Version Changes
Updated. Changes from Version 1
In this revised version of the article, we have extended our software to include two new features: automatic partitioning of sets and layout algorithms adapted to be setaware. To incorporate these changes, we updated screenshots and descriptions of the UI, included a new paragraph in the Results as well as sentences in existing paragraphs, and added two new authors.
Abstract
setsApp ( http://apps.cytoscape.org/apps/setsapp) is a relatively simple Cytoscape 3 app for users to handle groups of nodes and/or edges. It supports several important biological workflows and enables various set operations. setsApp provides basic tools to create sets of nodes or edges, import or export sets, and perform standard set operations (union, difference, intersection) on those sets. Automatic set partitioning and layout functions are also provided. The sets functionality is also exposed to users and app developers in the form of a set of commands that can be used for scripting purposes or integrated in other Cytoscape apps.
Keywords: cytoscape, app, sets functionality
Introduction
Cytoscape 1, 2 provides an environment for the visualization and analysis of networks and associated annotations. The primary audience for Cytoscape is the biological community and Cytoscape supports a number of standard use cases for analyzing and visualizing biological data. Many of these use cases involve the selection of a number of nodes or edges based on some analysis or annotation and either performing an action on that selection or comparing those nodes or edges to a different set of nodes or edges that resulted from alternative analyses or analyses based on alternative annotations. The core capabilities for Cytoscape provide some tools to facilitate these types of comparisons but they can be counterintuitive or complicated to use. setsApp is a Cytoscape 3 application that provides a general set of tools for users and developers to define and maintain sets of nodes or edges and compare those sets using the standard set operations of union, intersection, and difference. Partition and layout features are also provided to assist in generating sets and performing set-aware layouts.

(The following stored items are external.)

What follows belongs to an exercise in optimizing a design on an open flow for small area, a short achievable clock period and few clock cycles per item; a production flow would make more cautious choices. RTL that was checked went through simulation tests only; none was proved equivalent to the original. The flow treats the clock pin as an ideal source. Dropping or thinning the clock tree relies on that and would not hold on a real chip. No activity file was given, so power comes from the tool's default toggle rates.

// prng
module prng (
	input clk,     
	input rst,   
	input [31:0] seed,
	input start,
	input cont,
	output reg done,
	output [31:0] rand_num
);
Size in the first run: about 37 flip-flops, ~2700 µm² of cells after synthesis.
==> flow/config.mk <==
export PLATFORM = sky130hd
export DESIGN_NAME = prng
export DESIGN_NICKNAME = prng
export VERILOG_FILES = /design/flow/design.v
export SDC_FILE = /design/flow/constraint.sdc
export NUM_CORES = 8
export LEC_CHECK = 0
export CAP_MARGIN = 20
export CORE_MARGIN = 2
export CORE_UTILIZATION = 40
export SLEW_MARGIN = 20
==> flow/constraint.sdc <==
create_clock -name core_clock -period 9.0 [get_ports {clk}]
set_input_delay 1.8000 -clock core_clock [delete_from_list [all_inputs] [get_ports {clk}]]
set_output_delay 1.8000 -clock core_clock [all_outputs]
set_load 0.01 [all_outputs]
standard.sh (not shown) runs the stock make flow with config.mk's settings and CLKGATE_MAP_FILE= SYNTH_SCRIPT=/design/flow/synth_recipe.tcl, a recipe that flattens the netlist after the stock synthesis.
==> flow/flow/run.sh <==
#!/bin/bash
# The standard layout (standard.sh, ORFS from synthesis to the final layout)
# with these changes, made through ORFS's own variables and hooks:
#  - synthesis: ABC maps the logic with flow/abc.script (ORFS's speed script
#    cut down, with &nf allowed to trade some delay for area) instead of
#    ORFS's abc_speed.script. The rest of the synthesis, registers included,
#    is the standard one (synth_recipe.tcl and ORFS's synth.tcl, unchanged);
#  - the port buffers that buffer_ports inserts on every input and output are
#    plain sky130_fd_sc_hd__buf_1 instead of the cell it picks by itself;
#  - after clock tree synthesis, flow/clock_tree.tcl replaces the two-level
#    clock tree with one level of four clock buffers;
#  - timing repair aims for 6.3 ns of setup slack (a 2.7 ns period) instead
#    of 0.
# standard.sh writes each ORFS step's log under orfs/logs/; make's own output
# goes to standard.log.
set -euo pipefail
cp -r "$FLOW_HOME/scripts" scripts
cp flow/abc.script scripts/abc_speed.script
export SCRIPTS_DIR="$PWD/scripts"
export BUFFER_PORTS_ARGS="-buffer_cell sky130_fd_sc_hd__buf_1"
export POST_CTS_TCL="$PWD/flow/clock_tree.tcl"
export SETUP_SLACK_MARGIN=6.4
bash standard.sh > standard.log 2>&1
Other scripts of this flow, unchanged in this note and not shown: flow/flow/abc.script, flow/flow/clock_tree.tcl
Testbench counts at the start, summed over its fixed seeds: cycles 18,432, items 2,048.
==> next run, changes <==
--- a/flow/flow/run.sh
+++ b/flow/flow/run.sh
@@ -20,4 +20,4 @@
 export BUFFER_PORTS_ARGS="-buffer_cell sky130_fd_sc_hd__buf_1"
 export POST_CTS_TCL="$PWD/flow/clock_tree.tcl"
-export SETUP_SLACK_MARGIN=6.4
+export SETUP_SLACK_MARGIN=6.3
 bash standard.sh > standard.log 2>&1
--- a/flow/config.mk
+++ b/flow/config.mk
@@ -9,3 +9,3 @@
 export CORE_MARGIN = 2
 export CORE_UTILIZATION = 40
-export SLEW_MARGIN = 20
+export SLEW_MARGIN = 40
Effect: Global-route usage goes down by 0.38 points. Critical path depth goes down by 1. Routed wire length goes down by a few percent. Utilization goes down by 2.7 points. Design area goes down by a few percent.
==> next run, changes <==
--- a/flow/flow/run.sh
+++ b/flow/flow/run.sh
@@ -20,4 +20,4 @@
 export BUFFER_PORTS_ARGS="-buffer_cell sky130_fd_sc_hd__buf_1"
 export POST_CTS_TCL="$PWD/flow/clock_tree.tcl"
-export SETUP_SLACK_MARGIN=6.3
+export SETUP_SLACK_MARGIN=6.35
 bash standard.sh > standard.log 2>&1
--- a/flow/config.mk
+++ b/flow/config.mk
@@ -9,3 +9,3 @@
 export CORE_MARGIN = 2
 export CORE_UTILIZATION = 40
-export SLEW_MARGIN = 40
+export SLEW_MARGIN = 20
Outcome: The new run finished clean. Fmax shrinks by 3.3%. Synthesized cell count does not change. First-iteration DRC count grows by 3.3%. Combinational power barely changes. Power barely changes. Area after synthesis does not change. Clock skew stays flat. Global-route usage barely changes. Routed wire length shrinks by about 0.33%. Setup slack is worse by 0.085 ns. Register-to-register slack is worse by 0.08 ns.
In every run of this note, the design's own scripts or RTL, not TritonCTS, make the clock network.

--- another note on this design; it stands on its own ---

// prng
module prng (
	input clk,     
	input rst,   
	input [31:0] seed,
	input start,
	input cont,
	output reg done,
	output [31:0] rand_num
);
reg        busy;       
reg  [2:0] cnt;        
reg [30:0] acc;        
wire [30:0] a = acc;
wire [30:0] b = ~{acc[2:0], acc[30:3]} & {31{busy}};
wire [30:0] g0 = a & b;
wire [30:0] p0 = a ^ b;
wire [30:0] g1, p1, g2, p2, g3, p3, g4, p4, g5, p5;
genvar i;
generate
	for (i = 0; i < 31; i = i + 1) begin : pfx
		if (i & 1) begin
			assign g1[i] = g0[i] | p0[i] & g0[i-1];
			assign p1[i] = p0[i] & p0[i-1];
		end else begin
			assign g1[i] = g0[i];
			assign p1[i] = p0[i];
		end
		if (i & 2) begin
			assign g2[i] = g1[i] | p1[i] & g1[(i & ~3) + 1];
			assign p2[i] = p1[i] & p1[(i & ~3) + 1];
		end else begin
			assign g2[i] = g1[i];
			assign p2[i] = p1[i];
		end
		if (i & 4) begin
			assign g3[i] = g2[i] | p2[i] & g2[(i & ~7) + 3];
			assign p3[i] = p2[i] & p2[(i & ~7) + 3];
		end else begin
			assign g3[i] = g2[i];
			assign p3[i] = p2[i];
		end
		if (i & 8) begin
			assign g4[i] = g3[i] | p3[i] & g3[(i & ~15) + 7];
			assign p4[i] = p3[i] & p3[(i & ~15) + 7];
		end else begin
			assign g4[i] = g3[i];
			assign p4[i] = p3[i];
		end
		if (i & 16) begin
  ...
export LEC_CHECK = 0
export CAP_MARGIN = 20
export CORE_MARGIN = 2
export CORE_UTILIZATION = 40
export SLEW_MARGIN = 70
create_clock -name core_clock -period 9.0 [get_ports {clk}]
standard.sh (not shown) runs the stock make flow with config.mk's settings and CLKGATE_MAP_FILE= SYNTH_SCRIPT=/design/flow/synth_recipe.tcl, a recipe that flattens the netlist after the stock synthesis.
==> flow/flow/run.sh <==
#!/bin/bash
# The standard layout, with the port buffers made of plain buffers
# (sky130_fd_sc_hd__buf_2) instead of the cell buffer_ports picks by itself.
set -euo pipefail
export BUFFER_PORTS_ARGS="-buffer_cell sky130_fd_sc_hd__buf_2"
bash standard.sh > standard.log 2>&1
Then changed:
--- a/flow/flow/run.sh
+++ b/flow/flow/run.sh
@@ -5,2 +5,3 @@
 export BUFFER_PORTS_ARGS="-buffer_cell sky130_fd_sc_hd__buf_2"
+export SETUP_SLACK_MARGIN=6.4
 bash standard.sh > standard.log 2>&1
=> Clock skew is about the same. Routed wire length climbs by well over a third. Worst hold slack loses 0.0078 ns. Core utilization came out higher by 20 points. Worst setup slack gets better by 0.28 ns. First-iteration DRC count grows by well over a third. Die area does not change. Final cell count came out higher by roughly a tenth. Clock-buffer cell count does not change. Non-clock buffer count climbs by 70.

In this paper, we present the implementation of setsApp, in particular, how setsApp integrates with the Cytoscape command system, and then present a sample biological workflow using setsApp.
Implementation
Cytoscape provides two approaches to implementing apps: a simple app and a bundle app. Simple apps are implemented using the same general approach as in Cytoscape 2.8, but at the cost of significant flexibility. Bundle apps utilize Open Service Gateway Initiative (OSGi) 3 interfaces through APIs provided by Cytoscape to interact with the Cytoscape core functionality. setsApp is implemented as a bundle app and utilizes the Cytoscape 3.1.0 API. There are three main components to the setsApp implementation: the user interface, the command interface, and the underlying data model for maintaining sets of nodes and edges.
User interface
The setsApp user interface consists of menu items in the main Apps menu, node and edge context menus, and a panel added to the Control Panel (left or west) section of the Cytoscape user interface. The main feature of the Sets panel is the list of currently defined sets. Each set can be expanded to see all of the nodes or edges within that set, and context menus provide the ability to select, deselect, rename, or remove sets. As long as you have one set defined, Partition and Layout buttons will be active at the bottom of the panel. The partition feature will create new sets based on shared and excluded sets present in all currently defined sets. The layout feature will perform the selected layout algorithm taking into account set memberships, i.e., attempting to keep sets close together. When multiple sets are selected, the Set Operations buttons are enabled. This allows users to create new sets based on the union, intersection, or difference of other sets. Note that the results of a union or intersection are well-defined for multiple sets, but the difference operation is order dependent. If only two sets are selected, the order of selection is preserved. If more than two sets are selected, the order is the order of selection, so care must be taken when attempting to create a difference set of more than two sets. Sets can be created from the currently selected nodes or edges, or based on a particular node or edge attribute. When creating sets from attributes, the user will need to supply a prefix for the sets to be created and choose the attribute (currently only String attributes are supported) from a list. Sets can also be created by importing them from a simple text file. Each set can be individually exported to a text file.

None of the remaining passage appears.